When I read this, I immediately thought this is kind of what happens at bomb drop. Most of us are just kind of chugging along in life, fairly certain about what our lives are and that they will continue as usual and then, boom, everything changes all at once.

BD shatters the illusion of certainty that we have fallen into during long marriages. We are certain that marriage is an unalterable state. We are certain that routines will stay in place, daily life will be somewhat predictable, joys will be shared, arguments will be resolved, decisions will be made jointly.

***

“It seems that people who have had bad past experiences – such as being abused in childhood, or feeling abandoned or not cared for – tend to be more pessimistic and respond more negatively to uncertain situations.

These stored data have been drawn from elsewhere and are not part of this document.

File: src/dpsdsm_pkg.sv
// ----------------------------------------------------------------------------
// dpsdsm_pkg: shared types and constants of the servo map block
// widths, register indexes, reset values, queue depths and the payload
// structures that travel between the front, the queues and the back
// ----------------------------------------------------------------------------
package dpsdsm_pkg;

  // field widths
  localparam int unsigned SAMPLE_W = 12;
  localparam int unsigned TICK_W   = 10;
  localparam int unsigned DZ_W     = 8;
  localparam int unsigned CFG_W    = 12;
  localparam int unsigned IDX_W    = 3;

  // clip times tick span, before the scale-down by the full-scale value
  localparam int unsigned PROD_W = SAMPLE_W + TICK_W;

  // divide by ten through a reciprocal, exact for every 12-bit difference
  localparam int unsigned        DIV10_MULT_W = 17;
  localparam logic [16:0]        DIV10_MULT   = 17'd52429;
  localparam int unsigned        DIV10_SHIFT  = 19;
  localparam int unsigned        DIV10_PROD_W = SAMPLE_W + DIV10_MULT_W;
  localparam int unsigned        STEP_W       = 9;

  // queue depths
  localparam int unsigned MID_DEPTH  = 4;
  localparam int unsigned MID_CNT_W  = $clog2(MID_DEPTH + 1);
  localparam int unsigned OUT_DEPTH  = 8;
  localparam int unsigned OUT_CNT_W  = $clog2(OUT_DEPTH + 1);

  // register indexes on the configuration port
  typedef enum logic [IDX_W-1:0] {
    REG_PWM_MIN    = 3'd0,
    REG_PWM_MAX    = 3'd1,
    REG_DZ_LOW     = 3'd2,
    REG_DZ_HIGH    = 3'd3,
    REG_FAST_LIMIT = 3'd4,
    REG_BYP_AVG    = 3'd5,
    REG_BYP_DZ     = 3'd6
  } reg_idx_t;

  // register reset values
  localparam logic [TICK_W-1:0]   PWM_MIN_RST    = 10'd30;
  localparam logic [TICK_W-1:0]   PWM_MAX_RST    = 10'd118;
  localparam logic [DZ_W-1:0]     DZ_LOW_RST     = 8'd1;
  localparam logic [DZ_W-1:0]     DZ_HIGH_RST    = 8'd2;
  localparam logic [SAMPLE_W-1:0] FAST_LIMIT_RST = 12'd50;

  // configuration registers as seen by the datapath
  typedef struct packed {
    logic [TICK_W-1:0]   pwm_min;
    logic [TICK_W-1:0]   pwm_max;
    logic [DZ_W-1:0]     dz_low;
    logic [DZ_W-1:0]     dz_high;
    logic [SAMPLE_W-1:0] fast_limit;
    logic                byp_avg;
    logic                byp_dz;
  } cfg_t;

  // smoothed pair handed from the front to the back
  typedef struct packed {
    logic [SAMPLE_W-1:0] value_a;
    logic [SAMPLE_W-1:0] value_b;
  } mid_t;

  // one finished result
  typedef struct packed {
    logic                upd_a;
    logic [TICK_W-1:0]   ticks_a;
    logic                upd_b;
    logic [TICK_W-1:0]   ticks_b;
    logic [SAMPLE_W-1:0] avg_a;
    logic [SAMPLE_W-1:0] avg_b;
  } res_t;

endpackage
`config.mk`:
```
export PLATFORM = sky130hd
export DESIGN_NAME = npslc_ctrl
export DESIGN_NICKNAME = d
export VERILOG_FILES = /design/src/rtl/npslc_pkg.sv /design/src/rtl/npslc_ctrl.sv
export SDC_FILE = /design/constraint.sdc
export NUM_CORES = 1
export LEC_CHECK = 0
export ABC_CLOCK_PERIOD_IN_PS = 4800
export BUFFER_PORTS_ARGS = -buffer_cell sky130_fd_sc_hd__buf_4
export CAP_MARGIN = 20
export CORE_UTILIZATION = 45
export CTS_CLUSTER_SIZE = 24
export DETAILED_ROUTE_END_ITERATION = 8
export GPL_TIMING_DRIVEN = 0
export PLACE_DENSITY = 0.66
export SYNTH_ARGS = -nofsm -noshare
export SYNTH_HDL_FRONTEND = slang
export SYNTH_SLANG_ARGS = --single-unit
```
`constraint.sdc`:
```
create_clock -name clk -period 4.8 [get_ports clk]
set_input_delay 0.72 -clock clk [delete_from_list [all_inputs] [get_ports clk]]
set_output_delay 0.72 -clock clk [all_outputs]
set_load 0.05 [all_outputs]
```
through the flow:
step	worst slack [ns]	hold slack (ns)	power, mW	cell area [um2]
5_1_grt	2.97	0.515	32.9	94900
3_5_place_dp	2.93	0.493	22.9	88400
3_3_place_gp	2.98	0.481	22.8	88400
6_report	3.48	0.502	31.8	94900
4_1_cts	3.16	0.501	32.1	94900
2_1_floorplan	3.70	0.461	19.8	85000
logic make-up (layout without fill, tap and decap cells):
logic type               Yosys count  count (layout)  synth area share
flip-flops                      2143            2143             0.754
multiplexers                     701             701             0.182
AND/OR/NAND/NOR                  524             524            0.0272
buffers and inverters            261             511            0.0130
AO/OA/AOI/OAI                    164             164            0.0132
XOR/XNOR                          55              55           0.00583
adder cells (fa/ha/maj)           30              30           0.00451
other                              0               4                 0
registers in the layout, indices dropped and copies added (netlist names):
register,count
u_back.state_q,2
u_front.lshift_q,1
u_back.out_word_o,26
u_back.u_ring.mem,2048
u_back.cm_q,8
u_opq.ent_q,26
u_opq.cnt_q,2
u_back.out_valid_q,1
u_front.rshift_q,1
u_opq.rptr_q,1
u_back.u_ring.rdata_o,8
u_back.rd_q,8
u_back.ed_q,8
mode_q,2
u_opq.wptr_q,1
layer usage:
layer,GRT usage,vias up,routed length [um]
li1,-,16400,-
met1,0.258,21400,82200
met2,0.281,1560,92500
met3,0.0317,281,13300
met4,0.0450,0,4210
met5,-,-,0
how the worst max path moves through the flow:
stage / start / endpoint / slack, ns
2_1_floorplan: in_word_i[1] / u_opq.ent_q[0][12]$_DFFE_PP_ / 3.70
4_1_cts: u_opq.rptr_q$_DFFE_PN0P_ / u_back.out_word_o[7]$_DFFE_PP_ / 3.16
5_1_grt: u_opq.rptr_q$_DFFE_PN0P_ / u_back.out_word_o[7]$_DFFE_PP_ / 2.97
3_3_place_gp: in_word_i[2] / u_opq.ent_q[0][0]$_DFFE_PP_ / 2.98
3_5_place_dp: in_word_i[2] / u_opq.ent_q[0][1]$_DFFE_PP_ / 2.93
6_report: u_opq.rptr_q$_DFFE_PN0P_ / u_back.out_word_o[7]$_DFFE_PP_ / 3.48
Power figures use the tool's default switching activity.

By contrast, people who remember having a positive childhood tend to be more optimistic, and respond more positively to uncertain situations. The research suggests that a person’s long-term history can be temporarily counterbalanced by more recent events (eg, positive events might lead to a boost in optimism), but that one usually returns to the baseline level of optimism or pessimism.”

I think this is true because when something positive happens, it does open up the possibility for me to look more optimistically at a potential future of some sort. I would think that a sustained uptick in positive events would keep that optimism going, but as soon as life goes back to its baseline difficulty, optimism starts to fall away also.

But it’s interesting because in really looking honestly at the totality of my life, despite the trauma, I was not averse to uncertainty - it was all I really knew. I couldn’t even conceptualize anything else. But as long as I had a base level of stability, I’ve generally embraced some degree of uncertainty. My former H was rigid, unbending. I’m far from set in my ways; in fact, I’m very open to possibilities. I don’t need to know exactly what’s coming next. I like change, actually. I like to be surprised. I like being open to risks even if they don’t work out. But I also need to feel like whatever changes, I’ll have a safe place from which to either revel in the change or regroup from it. Call it controlled spontaneity, the ability to embrace change with the knowledge that if it doesn’t work out, total destruction isn’t imminent, you have what you need to recover. That doesn’t mean that when change occurs, you are unaffected. It means that the damage, the heartbreak, the loss, the grieving, they all still exist and they still have to be felt and processed, but they’re processed from a stable platform and, imo, have a real possibility of taking you to whole new places you never imagined, and that can eventually turn change from unwanted and scary to exciting and revelatory.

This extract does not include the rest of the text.